1 Kranz v Terrill, unpublished opinion per curiam of the Court of Appeals, issued September 20, 2012 (Docket No. 305198).

-2- In November 2013, the trial court held a hearing to reconsider its decision as instructed by our Supreme Court. At the hearing, the trial court stated that, although it was not clear from its original opinion, it had considered the Hummon affidavit. It gave the affidavit no consideration, however, because the affiant merely stated a conclusion:

The problem that I have with the affidavit is the fact that it simply states a conclusion. It says that the dock or boat moorings or the easement was done with our permission and consent. That in the Court’s opinion is like saying I held it by adverse possession. If the – if the Terrills had filed an affidavit saying that we held it by adverse possession, that’s all they said in their affidavit without averring facts to back that up, the Court would have given that no consideration.

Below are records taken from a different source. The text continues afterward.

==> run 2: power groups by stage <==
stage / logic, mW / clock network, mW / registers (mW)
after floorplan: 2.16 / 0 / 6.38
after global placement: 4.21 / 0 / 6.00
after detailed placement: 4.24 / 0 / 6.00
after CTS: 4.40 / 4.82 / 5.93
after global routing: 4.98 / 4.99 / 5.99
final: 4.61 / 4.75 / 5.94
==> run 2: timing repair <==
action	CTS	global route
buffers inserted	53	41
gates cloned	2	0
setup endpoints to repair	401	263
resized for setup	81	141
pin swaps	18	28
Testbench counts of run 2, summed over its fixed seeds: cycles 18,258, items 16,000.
What follows belongs to an exercise in optimizing a design on an open flow for small area, a short achievable clock period and few clock cycles; a production flow would make more cautious choices. Only simulation tests tie the RTL to the original design; equivalence was not proved. Power is estimated from default activity; no workload was simulated.

==> flow/design.v, too long to show whole: its modules and the start of the top module <==
// module dsp_mac_ex_unit: 1777 lines
// module dsp_fa: 10 lines
// module dsp_ha: 9 lines
module dsp_mac_ex_unit #(
   parameter int ACC_W = 64
) (
   input  logic             clk,
   input  logic             rst,
   input  logic             start,
   input  logic [2:0]       op,
   input  logic [31:0]      rs1_val,
   input  logic [31:0]      rs2_val,
   input  logic [4:0]       rd_in,
   input  logic             ex_stall,
   input  logic             ex_flush,
   output logic             busy,
   output logic             result_valid,
   output logic [31:0]      result,
   output logic [4:0]       result_rd,
   output logic [ACC_W-1:0] acc_out
   , output logic           sat_flag
);
  // ...
==> flow/flow/run.sh <==
#!/bin/bash
# Standard layout, with the port buffers made from a regular buffer cell.
export BUFFER_PORTS_ARGS="-buffer_cell sky130_fd_sc_hd__buf_2"
bash standard.sh > standard.log 2>&1
==> flow/standard.sh <==
#!/bin/bash
# synth_recipe.tcl (not shown) runs the flow's synth.tcl, then flattens the netlist and writes it again
# the make line also repeats each setting of config.mk as NAME=value (left out here)
make -C /OpenROAD-flow-scripts/flow DESIGN_CONFIG=/design/flow/config.mk WORK_HOME=/design/flow/orfs CLKGATE_MAP_FILE= SYNTH_SCRIPT=/design/flow/synth_recipe.tcl "${@:-finish}"
==> flow/config.mk <==
export PLATFORM = sky130hd
export DESIGN_NAME = dsp_mac_ex_unit
export DESIGN_NICKNAME = dsp_mac_ex_unit
export VERILOG_FILES = /design/flow/design.v
export SDC_FILE = /design/flow/constraint.sdc
export NUM_CORES = 4
export LEC_CHECK = 0
export ABC_CLOCK_PERIOD_IN_PS = 5000
export CAP_MARGIN = 20
export CORE_MARGIN = 2
export CORE_UTILIZATION = 40
export SETUP_SLACK_MARGIN = 3.25
export SLEW_MARGIN = 20
export SYNTH_HIERARCHICAL = 1
export SYNTH_MINIMUM_KEEP_SIZE = 0
==> flow/constraint.sdc <==
create_clock -name core_clock -period 9.0 [get_ports {clk}]
set_input_delay 1.8000 -clock core_clock [delete_from_list [all_inputs] [get_ports {clk}]]
set_output_delay 1.8000 -clock core_clock [all_outputs]
set_load 0.01 [all_outputs]
==> reports/metrics.cfg, run 1 <==
[status]
status = finished clean

[route]
routed-via-count = 27070
ant_nets = 0
wl_met2_um = 53740

[global_routing]
gr-usage-all-layers_pct = 29.17

[synth]
synthFlopType = edfxtp_1
synth_adder_area_share_pct = 35.96
syn_area_sq_um = 32410
synth_area_per_cell_sq_um = 10.27
synth-xor-area-share_pct = 16.40
yosys.area_share.simple_pct = 6.589

[power_and_ir_drop]
switching_share_pct = 50.61
power_frac_clock_pct = 6.0
post-layout-total-power_uw = 14910
p_seq_uw = 2080
p_clk_uw = 902

[clock_network]
clkLatencyLatePin_ns = 0.54
cts.sinks = 203
cts_tree = built

[setup_path]
path_class = flip-flop to output pin
critPathCapture = result[10]
path_delay_family = compound AO/OA/AOI/OAI gates
crit_top_cell = buf_12

[layout]
n_all_buffers = 359
stdcell_count = 4322
layout_commonest_cell = xnor2_1
fin_util_pct = 46.95

[placed_design]
place.port_buffers = 180

[sta]
finalClockSkew_ns = 0.02166
worstMarginPinSlew_ns = 1.118

[floorplanning]
rows = 104

Testbench counts, summed over its fixed seeds: cycles 9,600.
==> inputs of run 2 (changes only) <==
--- a/flow/config.mk
+++ b/flow/config.mk
@@ -7,9 +7,11 @@
 export LEC_CHECK = 0
 export ABC_CLOCK_PERIOD_IN_PS = 5000
 export CAP_MARGIN = 20
+export CELL_PAD_IN_SITES_DETAIL_PLACEMENT = 0
+export CELL_PAD_IN_SITES_GLOBAL_PLACEMENT = 0
 export CORE_MARGIN = 2
 export CORE_UTILIZATION = 40
-export SETUP_SLACK_MARGIN = 3.25
+export SETUP_SLACK_MARGIN = 3.0
 export SLEW_MARGIN = 20
 export SYNTH_HIERARCHICAL = 1
 export SYNTH_MINIMUM_KEEP_SIZE = 0
==> reports/metrics.cfg, run 2 <==
[sta]
finalCriticalPeriod_ns = 5.942  ; was 5.893 ns
finalClockSkew_ns = 0.02756  ; was 0.02166 ns
grt_setup_unrepaired = yes  ; unchanged
maxSlewHeadroom_pct = 17.63  ; was 25.35%
tns_ns = 0  ; unchanged
worstMarginPinSlew_ns = 1.233  ; was 1.118 ns
hold_violations = 0  ; unchanged
fin_ws_ns = 3.058  ; was 3.107 ns
post-route-period-util_pct = 66.03  ; was 65.48%
slew_viol_final = 0  ; unchanged
fmax_mhz = 168.3  ; was 169.7 MHz
fin_hold_ws_ns = 0.5003  ; was 0.5030 ns
setup_viol = 0  ; unchanged

[setup_path]
crit_buf_inv = 1  ; was 3
path_max_fanout = 6  ; was 7
crit_top_cell = nor2_1  ; was buf_12
path_cells = ha_2, nand2_1, nor2_1, nor4b_1, and3_1, a32o_1, nor2_1, o21bai_1, xor2_1, nor2_1, a21oi_1, buf_2  ; was ha_4, nand2_2, or3b_4, a2111o_1, a21oi_4, o2111ai_4, a21o_1, a31oi_4, buf_12, buf_12, nand3_4, nand2_4, a22oi_2, buf_2
max_stage_delay_ns = 0.66  ; was 0.50 ns
arrival_ns = 4.14  ; was 4.09 ns
crit_path_end_kind = output pin  ; unchanged
start_kind = flip-flop  ; unchanged
cpMaxStageDelayCell = nor4b_1  ; was a2111o_1
cp.required_ns = 7.20  ; about the same
path_delay_family = simple AND/OR/NAND/NOR gates  ; was compound AO/OA/AOI/OAI gates
path_class = flip-flop to output pin  ; unchanged

[power_and_ir_drop]
post-layout-total-power_uw = 14130  ; was 14,910 uW
leakage_uw = 0.01379  ; was 0.01435 uW
max-vdd-ir-drop_mv = 0.2160  ; was 0.2027 mV
power_density_nw_per_um2 = 390.7  ; was 395.1 nW/um^2

[global_routing]
gr-total-overflow = 0  ; unchanged
antenna_found_initial = 2  ; was 5
grt_first_pass_wirelength_um = 182500  ; was 182,100 um
grt_pass1_vias = 26870  ; was 26,690
gr-usage-all-layers_pct = 29.30  ; was 29.17%
grt_max_degree = 75  ; was 85

[clock_network]
clkLatencyLatePin_ns = 0.55  ; was 0.54 ns
cts_hold_repair.buffers = 0  ; unchanged
htreeDepth = 1  ; unchanged
clk_pin_slew_ns = 0.08  ; was 0.07 ns
cts_buffer_depth = 3  ; unchanged
cts_root_buf = clkbuf_16  ; unchanged
cts_buffers = 23  ; was 21
cts.sinks = 203  ; unchanged
cts_tree = built  ; unchanged

[layout]
reg.largest.list = c_q x65, s_q x65, acc x64  ; unchanged
antennaDiodeCount = 0  ; was 1
layout_commonest_cell = xnor2_1  ; unchanged
final_cell_mix = 545 x xnor2_1, 496 x a22oi_1, 485 x fa_1, 179 x buf_2, 148 x nand2_1  ; was 536 x xnor2_1, 482 x a22oi_1, 472 x fa_1, 177 x buf_2
num-fill-cells = 7628  ; was 7,382
nets = 3902  ; was 3,963
areaGrowthSynthToFinish_pct = 11.54  ; was 16.48%
drive_gt1_share_pct = 15.59  ; was 19.72%

[route]
drc = 0  ; unchanged
wl_met1_um = 50600  ; was 51,000 um
wl_met2_um = 52950  ; was 53,740 um
ant_nets = 0  ; unchanged
met3_length_um = 16210  ; was 15,780 um
wl_per_cell_um = 29.30  ; was 29.10 um
vias_per_cell = 6.304  ; was 6.264
highest_layer = met5  ; unchanged
first_pass_iters = 7  ; unchanged
drtIter0Drc = 3514  ; was 3,640
wirelength_um = 124900  ; was 125,800 um
routed-via-count = 26860  ; was 27,070

[synth]
netlist.area_leader.share_pct = 30.02  ; unchanged
synth_seq_cells = 203  ; unchanged
yosysSeqAreaShare_pct = 16.80  ; unchanged
yosysTopAreaCell = fa_1  ; unchanged
async_reset_ff_share_pct = 0  ; unchanged
synthFlopType = edfxtp_1  ; unchanged
yosysMostFrequentCell = xnor2_1  ; unchanged
synth_cell_types = 73  ; unchanged
synth_area_per_cell_sq_um = 10.27  ; unchanged
yosys_warnings = 7  ; unchanged
synth_area_leaders = fa_1 30%, xnor2_1 15%, edfxtp_1 13%  ; unchanged
syn-instance-count = 3156  ; unchanged
synth_edf_count = 138  ; unchanged
syn_area_sq_um = 32410  ; unchanged
synthTopCellsByCount = 559 x xnor2_1, 500 x a22oi_1, 486 x fa_1  ; unchanged

[worst_hold_path]
hp-class = flip-flop to flip-flop  ; unchanged

[floorplanning]
die_x_um = 288.7  ; unchanged
rows = 104  ; unchanged
ios = 181  ; unchanged
core_area_sq_um = 80420  ; unchanged
start_util_pct = 40.31  ; unchanged
die_area_sq_um = 83320  ; unchanged
die_y_um = 288.7  ; unchanged

[job]
maxCapViolations = 0  ; unchanged

[status]
status = finished clean  ; unchanged

[placed_design]
pre_cts_ws_ns = 1.700  ; was 2.019 ns
place.port_buffers = 180  ; unchanged
gp_congestion = 0.9297  ; was 0.9630
hpwlAfterDp_um = 85890  ; was 86,110 um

The court explained that the absence of any facts to flesh out whether the back lot owners erected and maintained the dock with the affiant’s permission made it impossible for the court to believe the affiant: “In this particular case simply saying that it was done with our permission and consent isn’t sufficient for this Court to believe that that in fact is the case.” Rather, the court stated, the affiant should have provided facts to flesh out the circumstances under which the affiant allegedly gave permission. By way of example, the court related, the affiant did not “say that each and every year that the people came to put their dock out they asked us if we could do it and we gave them our permission . . . .” In the absence of such factual statements, the trial court concluded that the affidavit provided almost no help in resolving the factual dispute. Because it found the affidavit incredible, even after further consideration, the trial court determined that it would “affirm” its prior decision. The trial court entered an opinion and order affirming “its prior decision that the [Terrills] have an express and prescriptive easement” as described in the original judgment on the same day.

II. ANALYSIS

On appeal, Kranz maintains that our Supreme Court required the trial court to find that Hummon’s affidavit was credible and established that the Terrill’s predecessor’s use was permissive. “It is the duty of the lower court or tribunal, on remand, to comply strictly with the mandate of the appellate court.” Rodriguez v Gen Motors Corp, 204 Mich App 509, 514; 516 NW2d 105 (1994). A trial court may only take such actions on remand as are consistent with the true intent and meaning of the appellate court’s judgment. Kasben v Hoffman, 278 Mich App 466, 470; 751 NW2d 520 (2008).

Our Supreme Court did not determine that the trial court clearly erred in its findings; it vacated the trial court’s judgment and remanded for “further consideration” of the evidence in light of Hummon’s affidavit. Kranz, 494 Mich at 860.